Two weeks ago, India Development Review (IDR) put out a call to nonprofits asking them to list the areas they were seeking support for. We received more than 200 requests from across the length and breadth of the country, of which 159 were verified as on May 13, 2021, and listed on this page.

Of these, 110 (69%) have a valid FCRA licence, thereby making them eligible for global funding. In terms of support required, a whopping 71% of the organisations said the biggest demand was for food and rations in the communities they work with, while almost half of the requests were for vaccination awareness and support. Only 29 percent asked for funding to provide oxygen and medical supplies.2 The ‘Others’ category that ranged across mental health counselling, online medical consultation, counselling caregivers, and so on, comprised 35%.

Conversations with organisations and people working in communities reinforce the above data. The need is overwhelmingly one of basic necessities of food, social security, and restoration of livelihoods, as well as spreading awareness regarding testing and vaccinations.

According to Anish Kumar, Co-lead at Transform Rural India Foundation (TRIF), the economic fallout has been severe both in urban India as well as the villages. “The free rations provided by the government are only till June 2021. The real stress in rural families will be during July to September after the kharif (monsoon) crop has been sown. We need to help families tide through these months with lives and livelihoods both being critical,” he said.

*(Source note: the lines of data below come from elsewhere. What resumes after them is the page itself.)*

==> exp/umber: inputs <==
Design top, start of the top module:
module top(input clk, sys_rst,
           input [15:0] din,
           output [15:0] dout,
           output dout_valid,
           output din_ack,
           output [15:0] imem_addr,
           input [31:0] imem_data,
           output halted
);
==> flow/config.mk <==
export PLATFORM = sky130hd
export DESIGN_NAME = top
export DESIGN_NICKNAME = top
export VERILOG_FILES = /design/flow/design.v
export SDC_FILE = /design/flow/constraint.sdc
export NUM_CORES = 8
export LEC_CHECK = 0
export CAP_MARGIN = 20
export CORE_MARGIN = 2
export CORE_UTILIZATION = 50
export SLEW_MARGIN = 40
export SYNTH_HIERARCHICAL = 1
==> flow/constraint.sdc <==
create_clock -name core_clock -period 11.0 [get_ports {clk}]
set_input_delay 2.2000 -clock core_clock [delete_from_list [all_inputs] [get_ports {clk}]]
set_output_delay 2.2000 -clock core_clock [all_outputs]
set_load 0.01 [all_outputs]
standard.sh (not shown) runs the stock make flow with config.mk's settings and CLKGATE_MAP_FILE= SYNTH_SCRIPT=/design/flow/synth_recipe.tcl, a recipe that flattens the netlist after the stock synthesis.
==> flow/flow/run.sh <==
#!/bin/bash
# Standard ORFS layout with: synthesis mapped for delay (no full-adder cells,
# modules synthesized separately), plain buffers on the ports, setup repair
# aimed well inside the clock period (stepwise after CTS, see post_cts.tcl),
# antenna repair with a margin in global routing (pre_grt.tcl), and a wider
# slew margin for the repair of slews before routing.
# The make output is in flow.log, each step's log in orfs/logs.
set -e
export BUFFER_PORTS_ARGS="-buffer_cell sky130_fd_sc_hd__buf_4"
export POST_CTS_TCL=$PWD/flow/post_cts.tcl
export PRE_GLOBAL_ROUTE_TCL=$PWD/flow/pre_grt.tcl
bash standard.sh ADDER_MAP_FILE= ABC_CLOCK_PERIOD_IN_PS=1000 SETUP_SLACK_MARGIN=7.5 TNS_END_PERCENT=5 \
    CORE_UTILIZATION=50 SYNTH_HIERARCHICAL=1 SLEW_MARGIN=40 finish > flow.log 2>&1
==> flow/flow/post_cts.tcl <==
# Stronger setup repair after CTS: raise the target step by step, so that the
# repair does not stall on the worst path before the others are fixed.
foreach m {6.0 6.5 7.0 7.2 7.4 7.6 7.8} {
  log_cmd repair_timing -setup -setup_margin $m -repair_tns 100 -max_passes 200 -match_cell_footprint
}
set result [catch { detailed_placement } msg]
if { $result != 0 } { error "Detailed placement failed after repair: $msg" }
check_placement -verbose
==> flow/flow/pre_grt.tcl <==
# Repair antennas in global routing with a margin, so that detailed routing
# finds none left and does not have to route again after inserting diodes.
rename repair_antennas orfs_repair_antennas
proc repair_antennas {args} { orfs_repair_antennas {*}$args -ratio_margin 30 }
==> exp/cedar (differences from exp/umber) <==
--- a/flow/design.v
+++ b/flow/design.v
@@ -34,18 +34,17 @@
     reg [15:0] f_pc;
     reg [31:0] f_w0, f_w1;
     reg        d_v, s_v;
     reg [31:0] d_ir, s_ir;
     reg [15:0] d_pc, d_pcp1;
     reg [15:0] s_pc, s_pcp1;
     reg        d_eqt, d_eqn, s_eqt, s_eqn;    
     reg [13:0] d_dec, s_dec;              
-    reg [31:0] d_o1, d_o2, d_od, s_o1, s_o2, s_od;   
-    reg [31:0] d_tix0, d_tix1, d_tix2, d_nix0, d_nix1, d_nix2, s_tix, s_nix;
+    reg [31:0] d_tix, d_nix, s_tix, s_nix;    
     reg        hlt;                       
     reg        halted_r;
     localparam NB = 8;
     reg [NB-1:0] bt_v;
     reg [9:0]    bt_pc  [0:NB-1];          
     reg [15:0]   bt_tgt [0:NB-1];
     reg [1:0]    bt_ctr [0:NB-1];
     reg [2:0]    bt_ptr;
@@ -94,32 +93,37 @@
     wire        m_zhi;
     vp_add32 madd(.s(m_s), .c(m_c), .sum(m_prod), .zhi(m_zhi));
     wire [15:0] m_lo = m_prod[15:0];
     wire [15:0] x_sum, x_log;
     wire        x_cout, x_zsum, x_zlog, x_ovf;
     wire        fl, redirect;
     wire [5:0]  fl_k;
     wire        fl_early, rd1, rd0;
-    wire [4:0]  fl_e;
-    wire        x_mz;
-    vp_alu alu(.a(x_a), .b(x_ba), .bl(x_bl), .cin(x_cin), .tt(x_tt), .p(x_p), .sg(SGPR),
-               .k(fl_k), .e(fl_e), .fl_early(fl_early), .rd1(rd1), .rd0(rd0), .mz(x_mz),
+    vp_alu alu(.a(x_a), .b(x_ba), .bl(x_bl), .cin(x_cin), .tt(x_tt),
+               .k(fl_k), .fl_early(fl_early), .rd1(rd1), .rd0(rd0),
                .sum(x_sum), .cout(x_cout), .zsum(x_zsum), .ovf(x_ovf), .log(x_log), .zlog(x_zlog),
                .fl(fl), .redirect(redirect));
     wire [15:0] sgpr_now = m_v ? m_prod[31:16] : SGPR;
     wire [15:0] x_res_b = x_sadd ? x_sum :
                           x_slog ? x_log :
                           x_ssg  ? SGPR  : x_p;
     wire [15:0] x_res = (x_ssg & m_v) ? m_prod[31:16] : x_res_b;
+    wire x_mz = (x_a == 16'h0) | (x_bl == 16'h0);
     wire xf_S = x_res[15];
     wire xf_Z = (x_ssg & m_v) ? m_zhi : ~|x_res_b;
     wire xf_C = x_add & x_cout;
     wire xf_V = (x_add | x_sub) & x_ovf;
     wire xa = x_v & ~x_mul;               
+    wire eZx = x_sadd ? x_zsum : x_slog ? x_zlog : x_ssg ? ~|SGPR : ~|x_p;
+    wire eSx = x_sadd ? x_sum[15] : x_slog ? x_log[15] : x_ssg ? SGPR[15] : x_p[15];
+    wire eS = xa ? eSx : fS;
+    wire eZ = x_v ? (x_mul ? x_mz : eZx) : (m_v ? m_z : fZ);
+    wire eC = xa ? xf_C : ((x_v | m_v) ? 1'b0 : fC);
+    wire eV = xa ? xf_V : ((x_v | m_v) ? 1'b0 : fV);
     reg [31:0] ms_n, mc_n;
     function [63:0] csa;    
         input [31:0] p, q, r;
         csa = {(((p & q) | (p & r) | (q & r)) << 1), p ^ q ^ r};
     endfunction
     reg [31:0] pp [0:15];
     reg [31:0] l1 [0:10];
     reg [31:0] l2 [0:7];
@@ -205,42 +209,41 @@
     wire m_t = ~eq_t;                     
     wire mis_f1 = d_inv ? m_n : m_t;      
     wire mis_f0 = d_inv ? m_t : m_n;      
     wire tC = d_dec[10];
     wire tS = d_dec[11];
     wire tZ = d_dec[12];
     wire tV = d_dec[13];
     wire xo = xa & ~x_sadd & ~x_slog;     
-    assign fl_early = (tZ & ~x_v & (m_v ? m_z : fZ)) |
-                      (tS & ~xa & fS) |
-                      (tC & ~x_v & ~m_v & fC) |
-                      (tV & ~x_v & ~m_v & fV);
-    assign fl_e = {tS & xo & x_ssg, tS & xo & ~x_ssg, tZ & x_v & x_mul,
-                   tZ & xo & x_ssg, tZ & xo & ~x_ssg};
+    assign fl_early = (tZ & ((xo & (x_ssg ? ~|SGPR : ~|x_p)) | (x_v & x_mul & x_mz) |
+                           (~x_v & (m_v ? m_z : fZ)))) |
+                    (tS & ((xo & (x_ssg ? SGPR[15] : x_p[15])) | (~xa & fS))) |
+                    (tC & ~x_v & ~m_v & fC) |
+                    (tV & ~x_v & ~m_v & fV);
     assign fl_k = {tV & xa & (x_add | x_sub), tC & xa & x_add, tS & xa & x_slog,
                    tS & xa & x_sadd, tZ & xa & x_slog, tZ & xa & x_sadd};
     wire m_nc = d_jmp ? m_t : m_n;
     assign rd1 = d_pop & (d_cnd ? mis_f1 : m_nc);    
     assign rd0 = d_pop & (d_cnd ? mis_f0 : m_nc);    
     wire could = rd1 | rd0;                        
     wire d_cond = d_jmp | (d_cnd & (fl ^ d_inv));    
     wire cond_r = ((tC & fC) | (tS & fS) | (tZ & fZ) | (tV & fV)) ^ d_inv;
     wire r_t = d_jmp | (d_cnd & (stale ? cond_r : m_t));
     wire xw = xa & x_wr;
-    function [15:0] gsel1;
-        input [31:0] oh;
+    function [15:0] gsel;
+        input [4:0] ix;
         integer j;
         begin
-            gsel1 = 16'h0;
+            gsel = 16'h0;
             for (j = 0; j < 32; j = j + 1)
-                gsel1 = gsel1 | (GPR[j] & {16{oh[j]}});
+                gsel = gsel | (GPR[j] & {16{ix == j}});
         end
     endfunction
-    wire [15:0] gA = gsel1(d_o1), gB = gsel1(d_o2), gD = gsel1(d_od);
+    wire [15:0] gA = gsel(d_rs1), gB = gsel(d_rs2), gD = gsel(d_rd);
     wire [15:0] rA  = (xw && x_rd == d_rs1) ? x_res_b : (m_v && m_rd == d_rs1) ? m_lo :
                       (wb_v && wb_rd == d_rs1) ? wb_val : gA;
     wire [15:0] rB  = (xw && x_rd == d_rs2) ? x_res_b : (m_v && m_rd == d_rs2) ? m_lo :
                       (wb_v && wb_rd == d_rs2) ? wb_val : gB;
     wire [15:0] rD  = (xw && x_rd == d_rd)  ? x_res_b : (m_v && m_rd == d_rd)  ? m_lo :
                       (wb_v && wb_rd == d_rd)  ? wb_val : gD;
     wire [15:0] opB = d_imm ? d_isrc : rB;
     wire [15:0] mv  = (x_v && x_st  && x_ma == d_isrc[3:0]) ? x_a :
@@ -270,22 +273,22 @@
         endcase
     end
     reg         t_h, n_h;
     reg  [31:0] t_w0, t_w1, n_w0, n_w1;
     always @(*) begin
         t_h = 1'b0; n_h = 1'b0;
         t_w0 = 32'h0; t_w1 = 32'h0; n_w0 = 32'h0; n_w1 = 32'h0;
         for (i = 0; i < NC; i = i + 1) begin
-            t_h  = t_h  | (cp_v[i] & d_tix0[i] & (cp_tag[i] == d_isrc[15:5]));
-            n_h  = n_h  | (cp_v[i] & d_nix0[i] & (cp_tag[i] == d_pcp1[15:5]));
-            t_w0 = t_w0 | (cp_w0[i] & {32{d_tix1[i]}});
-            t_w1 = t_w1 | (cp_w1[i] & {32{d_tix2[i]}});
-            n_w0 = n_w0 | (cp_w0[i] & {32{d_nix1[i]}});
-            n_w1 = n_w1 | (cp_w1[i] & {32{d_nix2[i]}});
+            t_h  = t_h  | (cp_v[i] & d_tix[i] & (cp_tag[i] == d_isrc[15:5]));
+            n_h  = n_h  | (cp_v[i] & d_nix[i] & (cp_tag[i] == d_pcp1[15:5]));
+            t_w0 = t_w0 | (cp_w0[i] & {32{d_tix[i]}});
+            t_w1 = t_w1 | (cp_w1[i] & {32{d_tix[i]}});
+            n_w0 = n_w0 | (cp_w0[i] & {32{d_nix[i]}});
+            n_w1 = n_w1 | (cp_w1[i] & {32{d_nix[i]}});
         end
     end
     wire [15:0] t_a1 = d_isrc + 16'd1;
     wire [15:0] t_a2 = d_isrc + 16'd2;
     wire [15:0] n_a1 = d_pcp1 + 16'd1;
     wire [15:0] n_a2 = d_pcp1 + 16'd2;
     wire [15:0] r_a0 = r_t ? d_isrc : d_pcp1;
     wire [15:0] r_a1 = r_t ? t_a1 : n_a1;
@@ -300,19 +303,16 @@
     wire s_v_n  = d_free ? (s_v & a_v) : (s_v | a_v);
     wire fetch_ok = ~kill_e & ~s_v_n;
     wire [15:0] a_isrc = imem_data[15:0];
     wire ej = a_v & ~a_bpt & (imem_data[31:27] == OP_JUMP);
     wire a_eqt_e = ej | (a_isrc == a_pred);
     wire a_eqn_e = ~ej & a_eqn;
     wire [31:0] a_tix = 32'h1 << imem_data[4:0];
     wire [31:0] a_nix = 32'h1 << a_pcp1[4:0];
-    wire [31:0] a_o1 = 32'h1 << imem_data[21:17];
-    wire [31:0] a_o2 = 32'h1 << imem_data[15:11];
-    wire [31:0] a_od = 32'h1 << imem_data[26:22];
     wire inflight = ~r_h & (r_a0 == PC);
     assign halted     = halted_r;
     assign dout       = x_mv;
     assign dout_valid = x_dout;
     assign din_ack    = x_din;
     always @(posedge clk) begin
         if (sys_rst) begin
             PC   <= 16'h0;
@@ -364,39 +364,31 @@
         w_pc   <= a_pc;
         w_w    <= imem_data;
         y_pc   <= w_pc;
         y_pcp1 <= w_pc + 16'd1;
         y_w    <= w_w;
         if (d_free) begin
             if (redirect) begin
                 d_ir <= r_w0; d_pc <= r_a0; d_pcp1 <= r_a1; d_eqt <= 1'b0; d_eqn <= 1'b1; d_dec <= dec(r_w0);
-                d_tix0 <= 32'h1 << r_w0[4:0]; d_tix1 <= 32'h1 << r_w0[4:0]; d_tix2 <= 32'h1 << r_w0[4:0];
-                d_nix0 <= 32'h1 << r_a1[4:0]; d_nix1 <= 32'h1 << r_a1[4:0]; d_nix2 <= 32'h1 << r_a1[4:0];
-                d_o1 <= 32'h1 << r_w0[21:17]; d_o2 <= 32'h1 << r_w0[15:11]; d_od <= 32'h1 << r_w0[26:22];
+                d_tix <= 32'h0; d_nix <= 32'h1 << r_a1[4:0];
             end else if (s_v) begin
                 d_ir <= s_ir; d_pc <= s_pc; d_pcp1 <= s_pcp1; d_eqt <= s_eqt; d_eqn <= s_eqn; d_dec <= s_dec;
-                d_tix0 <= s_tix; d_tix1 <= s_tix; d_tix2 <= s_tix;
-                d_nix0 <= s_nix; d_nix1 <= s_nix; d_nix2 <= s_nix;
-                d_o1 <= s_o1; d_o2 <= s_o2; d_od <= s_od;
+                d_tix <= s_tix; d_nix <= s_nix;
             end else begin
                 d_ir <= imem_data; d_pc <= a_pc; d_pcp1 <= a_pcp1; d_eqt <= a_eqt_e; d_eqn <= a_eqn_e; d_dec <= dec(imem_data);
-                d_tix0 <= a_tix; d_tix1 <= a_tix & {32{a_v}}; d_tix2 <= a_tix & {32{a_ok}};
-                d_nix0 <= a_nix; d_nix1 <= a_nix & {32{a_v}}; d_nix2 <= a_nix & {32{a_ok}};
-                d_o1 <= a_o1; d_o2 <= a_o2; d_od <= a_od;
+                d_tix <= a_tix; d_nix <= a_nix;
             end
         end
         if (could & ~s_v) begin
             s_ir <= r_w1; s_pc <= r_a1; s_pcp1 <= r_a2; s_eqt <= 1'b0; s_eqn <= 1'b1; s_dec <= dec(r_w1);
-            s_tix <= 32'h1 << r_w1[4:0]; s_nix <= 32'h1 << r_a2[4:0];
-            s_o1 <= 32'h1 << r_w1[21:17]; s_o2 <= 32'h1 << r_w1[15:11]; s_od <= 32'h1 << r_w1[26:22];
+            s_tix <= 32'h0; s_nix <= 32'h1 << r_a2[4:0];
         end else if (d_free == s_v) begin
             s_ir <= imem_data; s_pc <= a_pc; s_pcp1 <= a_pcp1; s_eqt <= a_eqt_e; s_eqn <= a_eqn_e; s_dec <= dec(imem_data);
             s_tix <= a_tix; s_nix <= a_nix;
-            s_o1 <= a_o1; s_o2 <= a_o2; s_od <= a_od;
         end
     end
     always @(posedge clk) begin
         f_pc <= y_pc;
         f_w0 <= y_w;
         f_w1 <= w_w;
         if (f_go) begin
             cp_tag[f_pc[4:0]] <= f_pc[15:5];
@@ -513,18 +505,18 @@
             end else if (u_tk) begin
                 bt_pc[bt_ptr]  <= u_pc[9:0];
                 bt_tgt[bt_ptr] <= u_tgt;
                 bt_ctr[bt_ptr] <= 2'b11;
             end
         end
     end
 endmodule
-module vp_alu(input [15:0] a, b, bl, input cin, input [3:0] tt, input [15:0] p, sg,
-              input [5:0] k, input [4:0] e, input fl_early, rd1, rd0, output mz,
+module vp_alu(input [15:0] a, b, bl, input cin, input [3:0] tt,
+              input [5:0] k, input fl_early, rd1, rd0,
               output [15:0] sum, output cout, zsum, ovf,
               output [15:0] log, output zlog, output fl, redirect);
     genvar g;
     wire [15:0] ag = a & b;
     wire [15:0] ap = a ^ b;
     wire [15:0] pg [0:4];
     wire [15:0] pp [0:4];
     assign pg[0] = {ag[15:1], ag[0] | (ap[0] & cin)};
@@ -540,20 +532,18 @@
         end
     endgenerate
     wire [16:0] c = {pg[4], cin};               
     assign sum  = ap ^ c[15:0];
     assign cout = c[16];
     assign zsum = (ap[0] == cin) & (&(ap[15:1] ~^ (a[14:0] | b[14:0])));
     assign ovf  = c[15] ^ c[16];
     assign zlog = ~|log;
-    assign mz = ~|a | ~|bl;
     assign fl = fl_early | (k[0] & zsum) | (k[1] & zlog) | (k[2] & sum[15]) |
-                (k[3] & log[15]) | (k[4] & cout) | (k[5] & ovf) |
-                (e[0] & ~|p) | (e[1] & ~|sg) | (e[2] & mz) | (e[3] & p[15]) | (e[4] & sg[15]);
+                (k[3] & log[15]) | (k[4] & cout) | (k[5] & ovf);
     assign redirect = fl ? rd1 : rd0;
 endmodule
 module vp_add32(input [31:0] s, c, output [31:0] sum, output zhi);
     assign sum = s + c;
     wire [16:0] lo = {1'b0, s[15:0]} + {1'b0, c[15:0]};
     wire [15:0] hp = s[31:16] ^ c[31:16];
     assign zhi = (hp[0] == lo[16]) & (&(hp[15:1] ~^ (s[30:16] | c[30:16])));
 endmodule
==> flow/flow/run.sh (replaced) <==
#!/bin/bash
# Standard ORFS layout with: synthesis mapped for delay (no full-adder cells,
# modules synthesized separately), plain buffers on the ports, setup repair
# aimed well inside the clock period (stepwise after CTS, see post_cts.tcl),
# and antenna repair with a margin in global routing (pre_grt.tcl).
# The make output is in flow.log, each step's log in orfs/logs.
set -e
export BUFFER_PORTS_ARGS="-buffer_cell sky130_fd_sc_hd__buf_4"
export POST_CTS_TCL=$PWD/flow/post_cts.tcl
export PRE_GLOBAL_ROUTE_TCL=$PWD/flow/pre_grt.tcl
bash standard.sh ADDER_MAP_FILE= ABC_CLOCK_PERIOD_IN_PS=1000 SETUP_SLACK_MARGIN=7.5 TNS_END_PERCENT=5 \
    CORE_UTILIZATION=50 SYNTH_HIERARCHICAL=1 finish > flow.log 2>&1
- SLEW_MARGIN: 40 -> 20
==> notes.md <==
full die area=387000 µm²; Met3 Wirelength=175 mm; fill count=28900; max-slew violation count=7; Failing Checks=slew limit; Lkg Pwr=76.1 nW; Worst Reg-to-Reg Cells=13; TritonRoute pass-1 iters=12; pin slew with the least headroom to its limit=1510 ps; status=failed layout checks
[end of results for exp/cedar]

What will it take to fund the real need?

As the COVID-19 wave moves into rural India, there is a fear that media attention might fade because it no longer affects people like us. And with it, will go financial support as well.

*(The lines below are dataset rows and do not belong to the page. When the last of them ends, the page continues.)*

This design comes from an exercise in tuning for small area on the open sky130 flow, not from production work. The RTL was checked by simulation tests, not by an equivalence proof against the original design. The clock port is modelled as an ideal driver; clocking choices that lean on that would not hold on a real chip. Power and IR drop assume default switching activity.

// smg_interface_demo
module smg_interface_demo
(
    input CLK,                       
    input RSTn,                      
    input R1,                        
    input key,                       
    output [7:0]SMG_Data,            
    output [5:0]Scan_Sig,            
    output [3:0] led,
    output rx                        
);
Settings: LEC_CHECK=0, CAP_MARGIN=20, CORE_MARGIN=2, CORE_UTILIZATION=75, SLEW_MARGIN=20; clock period 10.0 ns.
standard.sh (not shown) runs the stock make flow with config.mk's settings and CLKGATE_MAP_FILE= SYNTH_SCRIPT=/design/flow/synth_recipe.tcl, a recipe that flattens the netlist after the stock synthesis.
==> flow/flow/run.sh <==
#!/bin/bash
# Own flow: the standard layout (same ORFS steps, same synthesis script up to
# technology mapping), with these changes:
#  - ABC maps the logic with an area-oriented script (flow/area.abc) and the
#    adders are left to ABC instead of being mapped to half/full-adder cells;
#  - port buffers use the smallest buffer cell;
#  - CTS inserts no dummy loads and builds the tree from clkbuf_8; afterwards
#    leaf buffers whose flip-flops keep a low clock slew become clkbuf_4
#    (flow/post_cts.tcl).
# Registers come from the same synthesis steps as the standard flow.
set -euo pipefail
W=$PWD
cp config.mk flow_config.mk
cat >> flow_config.mk <<EOC
export ADDER_MAP_FILE =
export CTS_ARGS = -sink_clustering_enable -repair_clock_nets -dont_use_dummy_load -buf_list sky130_fd_sc_hd__clkbuf_8
export BUFFER_PORTS_ARGS = -buffer_cell sky130_fd_sc_hd__buf_1
export CTS_BUF_LIST = sky130_fd_sc_hd__clkbuf_8
export POST_CTS_TCL = $W/flow/post_cts.tcl
EOC
# The standard flow's synthesis script, with ABC's mapping script replaced
cat > flow_synth.tcl <<EOT
proc abc {args} {
  set out {}
  set skip 0
  foreach a \$args {
    if {\$skip} { set skip 0; continue }
    if {\$a eq "-script" || \$a eq "-constr"} { set skip 1; continue }
    lappend out \$a
  }
  yosys abc -script $W/flow/area.abc {*}\$out
}
EOT
cat synth_recipe.tcl >> flow_synth.tcl
make -C "$FLOW_HOME" DESIGN_CONFIG=$W/flow_config.mk WORK_HOME=$W/orfs CLKGATE_MAP_FILE= \
  SYNTH_SCRIPT=$W/flow_synth.tcl finish > make.log 2>&1
R=$W/orfs/results/sky130hd/smg_interface_demo/base
: # left out here: write the final layout as DEF
==> flow/flow/area.abc <==
strash; &get -n; &syn4; &put; balance -l; resub -K 6 -l; rewrite -l; resub -K 6 -N 2 -l; refactor -l; resub -K 8 -l; balance -l; resub -K 8 -N 2 -l; rewrite -l; resub -K 10 -l; rewrite -z -l; resub -K 10 -N 2 -l; balance -l; resub -K 12 -l; refactor -z -l; resub -K 12 -N 2 -l; rewrite -z -l; balance -l; &get -n; &dch -f; &nf -a -R 1000; &put; strash; dch -f; &get -n; &nf -a -R 1000; &put
==> flow/flow/post_cts.tcl <==
estimate_parasitics -placement
proc leaf_worst_slew {inst} {
  set onet [get_nets -of_objects [get_pins -of_objects $inst -filter "direction==output"]]
  set w 0
  foreach p [get_pins -of_objects $onet -filter "direction==input"] {
    set s [get_property $p slew_max]
    if {$s > $w} { set w $s }
  }
  return $w
}
proc drives_flops {inst} {
  set onet [get_nets -of_objects [get_pins -of_objects $inst -filter "direction==output"]]
  foreach p [get_pins -of_objects $onet -filter "direction==input"] {
    if {[get_property $p name] eq "CLK"} { return 1 }
  }
  return 0
}
foreach inst [get_cells -quiet clkbuf_*] {
  if {[get_property $inst ref_name] ne "sky130_fd_sc_hd__clkbuf_8"} continue
  if {![drives_flops $inst]} continue
  replace_cell $inst sky130_fd_sc_hd__clkbuf_4
  estimate_parasitics -placement
  set w [leaf_worst_slew $inst]
  if {$w > 0.100} {
    replace_cell $inst sky130_fd_sc_hd__clkbuf_8
    estimate_parasitics -placement
    puts "post_cts: [get_property $inst name] kept clkbuf_8 (clkbuf_4 slew $w)"
  } else {
    puts "post_cts: [get_property $inst name] -> clkbuf_4 (slew $w)"
  }
}
detailed_placement
The first run passed the timing, DRC and antenna checks.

The oxygen concentrators being used in Delhi and Bangalore, cannot be easily moved to rural India. This is because, as CEO of a large corporate foundation observed, “We can’t layer tons of equipment on a rickety healthcare system with no trained staff, and assume it will do the job.”

As Kumar of TRIF says, wastage (excess) is as bad as leakage (appropriation of funds).

Individual givers and global companies funding large ticket donations should ask their fundraising intermediaries to guide them to areas where there is most need, and demand that they be transparent about which nonprofits they are partnering with, and to what end. Intermediaries for their part must look beyond what they can raise easy money for, and instead listen to what the implementing organisations are asking for.

The immediate support will have to be for food, social security, livelihood restoration, increased testing, and infection management. There are scores of good, high-impact nonprofits who are cash strapped due to the new FCRA amendments which prevent them from receiving sub-grants from their traditional partners – larger nonprofits registered in India, such as Oxfam India, National Foundation for India, Child Rights and You (CRY), among others.

However, these smaller nonprofits can receive funds directly from fundraising organisations who are registered in the US under its 501(c)(3) registration – GiveIndia, American India Foundation, Dasra, Sewa International and others – all of whom have together raised money to the excess of USD 80 million in less than a month.

There is an opportunity for these fundraising intermediaries to respond to the needs of communities, and disburse this money to where it’s really needed versus where it’s most visible; for them to shape donor opinion and point them away from physical assets to real support; to get us, givers, to trust nonprofits to do their jobs and provide them with the financial assistance they need so that they can focus on serving those who have been pushed beyond the margins yet again.